The start is not hard but can be unnerving as a slip might result in tumbling off the edge of a dropoff. Good holds lead up to the second bolt, then a bit tougher getting to the third and slightly runout. Blowing the 3rd clip would almost certainly be a ground fall unless you belayer jumped off the dropoff. This tempted me to give this route PG13.
The crux is above the 3rd bolt and is extremely thin. Good efficient sequences exist though.
Leftmost route on the backside of the main Lebowski rock. The rightmost route on the backside is Logjammin', the middle route is Face down in the Muck which has many features on it.
Made the climb to the first bolt on this one... which was a little loose. Suggested maintenance update before leading it. Actually I really felt like every thing on that wall was suspect. The wall with Jesus and Gutterball... (West face?) was all great. No problems there.

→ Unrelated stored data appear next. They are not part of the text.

## src/rtl/keyboard_pkg.sv

```systemverilog
// Shared scan-code constants, FSM state type and direction bit positions
// for the PS/2 keyboard sequencer.
package keyboard_pkg;

    typedef enum logic [2:0] {
        IDLE,
        EXT,
        BRK,
        EXT_BRK,
        SKIP
    } kbd_state_t;

    localparam logic [7:0] SC_E0     = 8'hE0;
    localparam logic [7:0] SC_F0     = 8'hF0;
    localparam logic [7:0] SC_E1     = 8'hE1;
    localparam logic [7:0] SC_AA     = 8'hAA;
    localparam logic [7:0] SC_ACK    = 8'hFA;
    localparam logic [7:0] SC_ECHO   = 8'hEE;
    localparam logic [7:0] SC_RESEND = 8'hFE;
    localparam logic [7:0] SC_ERR0   = 8'h00;
    localparam logic [7:0] SC_ERR1   = 8'hFF;

    localparam logic [7:0] SC_W      = 8'h1D;
    localparam logic [7:0] SC_S      = 8'h1B;
    localparam logic [7:0] SC_A      = 8'h1C;
    localparam logic [7:0] SC_D      = 8'h23;
    localparam logic [7:0] SC_SPACE  = 8'h29;
    localparam logic [7:0] SC_ENTER  = 8'h5A;
    localparam logic [7:0] SC_UP     = 8'h75;
    localparam logic [7:0] SC_DOWN   = 8'h72;
    localparam logic [7:0] SC_LEFT   = 8'h6B;
    localparam logic [7:0] SC_RIGHT  = 8'h74;

    // Bit positions inside the {up,down,left,right} direction vectors
    localparam logic [1:0] DIR_UP    = 2'd3;
    localparam logic [1:0] DIR_DOWN  = 2'd2;
    localparam logic [1:0] DIR_LEFT  = 2'd1;
    localparam logic [1:0] DIR_RIGHT = 2'd0;

    localparam logic PLAYER1 = 1'b0;
    localparam logic PLAYER2 = 1'b1;

endpackage

```

## src/rtl/keyboard_keymap.sv

```systemverilog
// Combinational lookup of an (extended flag, scan code) pair to the game
// control it drives: owning player, direction bit or bomb.
module keyboard_keymap
    import keyboard_pkg::*;
(
    input  logic       ext,
    input  logic [7:0] code,
    output logic       player,
    output logic [1:0] dir_idx,
    output logic       is_bomb,
    output logic       hit
);

    always_comb begin
        player  = PLAYER1;
        dir_idx = DIR_RIGHT;
        is_bomb = 1'b0;
        hit     = 1'b1;
        case ({ext, code})
            {1'b0, SC_W}:     dir_idx = DIR_UP;
            {1'b0, SC_S}:     dir_idx = DIR_DOWN;
            {1'b0, SC_A}:     dir_idx = DIR_LEFT;
            {1'b0, SC_D}:     dir_idx = DIR_RIGHT;
            {1'b0, SC_SPACE}: is_bomb = 1'b1;
            {1'b1, SC_UP}:    begin player = PLAYER2; dir_idx = DIR_UP;    end
            {1'b1, SC_DOWN}:  begin player = PLAYER2; dir_idx = DIR_DOWN;  end
            {1'b1, SC_LEFT}:  begin player = PLAYER2; dir_idx = DIR_LEFT;  end
            {1'b1, SC_RIGHT}: begin player = PLAYER2; dir_idx = DIR_RIGHT; end
            {1'b0, SC_ENTER}: begin player = PLAYER2; is_bomb = 1'b1;      end
            default:          hit = 1'b0;
        endcase
    end

endmodule

```

## src/rtl/keyboard_ctrl.sv

```systemverilog
// PS/2 Set 2 scan-code sequencer: prefix tracking, held-key state for two
// players, bomb pulses, generic key events and prefix timeout resync.
module keyboard_ctrl
    import keyboard_pkg::*;
#(
    parameter int unsigned TIMEOUT_CYCLES = 2_500_000,
    parameter int unsigned PAUSE_SKIP     = 7
) (
    input  logic       clk,
    input  logic       reset_n,
    input  logic [7:0] rx_data,
    input  logic       rx_valid,
    output logic [3:0] p1_dir,
    output logic       p1_bomb,
    output logic [3:0] p2_dir,
    output logic       p2_bomb,
    output logic       key_evt,
    output logic [7:0] key_code,
    output logic       key_ext,
    output logic       key_break,
    output logic       sync_lost
);

    localparam int unsigned TW = (TIMEOUT_CYCLES > 1) ? $clog2(TIMEOUT_CYCLES) : 1;
    localparam int unsigned SW = (PAUSE_SKIP > 0) ? $clog2(PAUSE_SKIP + 1) : 1;
    localparam logic [TW-1:0] TO_LAST   = TW'(TIMEOUT_CYCLES - 1);
    localparam logic [SW-1:0] SKIP_INIT = SW'(PAUSE_SKIP);

    kbd_state_t    state, state_d;
    logic [TW-1:0] to_cnt, to_cnt_d;
    logic [SW-1:0] skip_cnt, skip_cnt_d;
    logic          do_make, do_break, evt_ext, timeout, clr_keys;
    logic          p1_bomb_held, p2_bomb_held;

    logic          map_player, map_bomb, map_hit;
    logic [1:0]    map_dir;

    keyboard_keymap u_keymap (
        .ext     (evt_ext),
        .code    (rx_data),
        .player  (map_player),
        .dir_idx (map_dir),
        .is_bomb (map_bomb),
        .hit     (map_hit)
    );

    always_ff @(posedge clk or negedge reset_n) begin
        if (!reset_n) begin
            state    <= IDLE;
            to_cnt   <= '0;
            skip_cnt <= '0;
        end else begin
            state    <= state_d;
            to_cnt   <= to_cnt_d;
            skip_cnt <= skip_cnt_d;
        end
    end

    always_comb begin
        state_d    = state;
        to_cnt_d   = to_cnt;
        skip_cnt_d = skip_cnt;
        do_make    = 1'b0;
        do_break   = 1'b0;
        evt_ext    = 1'b0;
        timeout    = 1'b0;
        clr_keys   = 1'b0;

        // A byte arriving on the expiry cycle wins, so timeout needs !rx_valid
        if (rx_valid || state == IDLE) begin
            to_cnt_d = '0;
        end else if (to_cnt == TO_LAST) begin
            timeout = 1'b1;
        end else begin
            to_cnt_d = to_cnt + 1'b1;
        end

        case (state)
            IDLE: begin
                if (rx_valid) begin
                    case (rx_data)
                        SC_E0: state_d = EXT;
                        SC_F0: state_d = BRK;
                        SC_E1: begin
                            if (PAUSE_SKIP != 0) begin
                                state_d    = SKIP;
                                skip_cnt_d = SKIP_INIT;
                            end
                        end
                        SC_AA: clr_keys = 1'b1;
                        SC_ACK, SC_ECHO, SC_RESEND, SC_ERR0, SC_ERR1: ;
                        default: do_make = 1'b1;
                    endcase
                end
            end
            EXT: begin
                evt_ext = 1'b1;
                if (rx_valid) begin
                    case (rx_data)
                        SC_F0: state_d = EXT_BRK;
                        SC_E0: ;
                        default: begin
                            do_make = 1'b1;
                            state_d = IDLE;
                        end
                    endcase
                end
            end
            BRK: begin
                if (rx_valid) begin
                    do_break = 1'b1;
                    state_d  = IDLE;
                end
            end
            EXT_BRK: begin
                evt_ext = 1'b1;
                if (rx_valid) begin
                    do_break = 1'b1;
                    state_d  = IDLE;
                end
            end
            SKIP: begin
                if (rx_valid) begin
                    if (skip_cnt <= SW'(1)) begin
                        skip_cnt_d = '0;
                        state_d    = IDLE;
                    end else begin
                        skip_cnt_d = skip_cnt - 1'b1;
                    end
                end
            end
            default: state_d = IDLE;
        endcase

        if (timeout) begin
            state_d    = IDLE;
            skip_cnt_d = '0;
        end
    end

    always_ff @(posedge clk or negedge reset_n) begin
        if (!reset_n) begin
            p1_dir       <= '0;
            p2_dir       <= '0;
            p1_bomb      <= 1'b0;
            p2_bomb      <= 1'b0;
            p1_bomb_held <= 1'b0;
            p2_bomb_held <= 1'b0;
            key_evt      <= 1'b0;
            key_code     <= '0;
            key_ext      <= 1'b0;
            key_break    <= 1'b0;
            sync_lost    <= 1'b0;
        end else begin
            key_evt   <= do_make | do_break;
            sync_lost <= timeout;
            p1_bomb   <= 1'b0;
            p2_bomb   <= 1'b0;

            if (do_make || do_break) begin
                key_code  <= rx_data;
                key_ext   <= evt_ext;
                key_break <= do_break;
            end

            if (clr_keys) begin
                p1_dir       <= '0;
                p2_dir       <= '0;
                p1_bomb_held <= 1'b0;
                p2_bomb_held <= 1'b0;
            end

            if (map_hit && (do_make || do_break)) begin
                if (map_bomb) begin
                    // Pulse only on the first make; typematic repeats see held set
                    if (map_player == PLAYER1) begin
                        p1_bomb      <= do_make & ~p1_bomb_held;
                        p1_bomb_held <= do_make;
                    end else begin
                        p2_bomb      <= do_make & ~p2_bomb_held;
                        p2_bomb_held <= do_make;
                    end
                end else if (map_player == PLAYER1) begin
                    p1_dir[map_dir] <= do_make;
                end else begin
                    p2_dir[map_dir] <= do_make;
                end
            end
        end
    end

endmodule

```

My only words of advice are as follows: Make sure you pick a good belay spot. I blew the 3rd clip and took a good fall. My buddy belaying me also happened to trip and fall at the same time, causing me to hit the deck. He started to arrest my fall about 2ft above the deck but I still hit. Luckily I've had way worse falls from motocross than this and only a small bruise.
Also there is a big sidepull jug that I can tell has been used a lot that is not going to be good soon. Its super loose and has about 2" of play and is ready to break.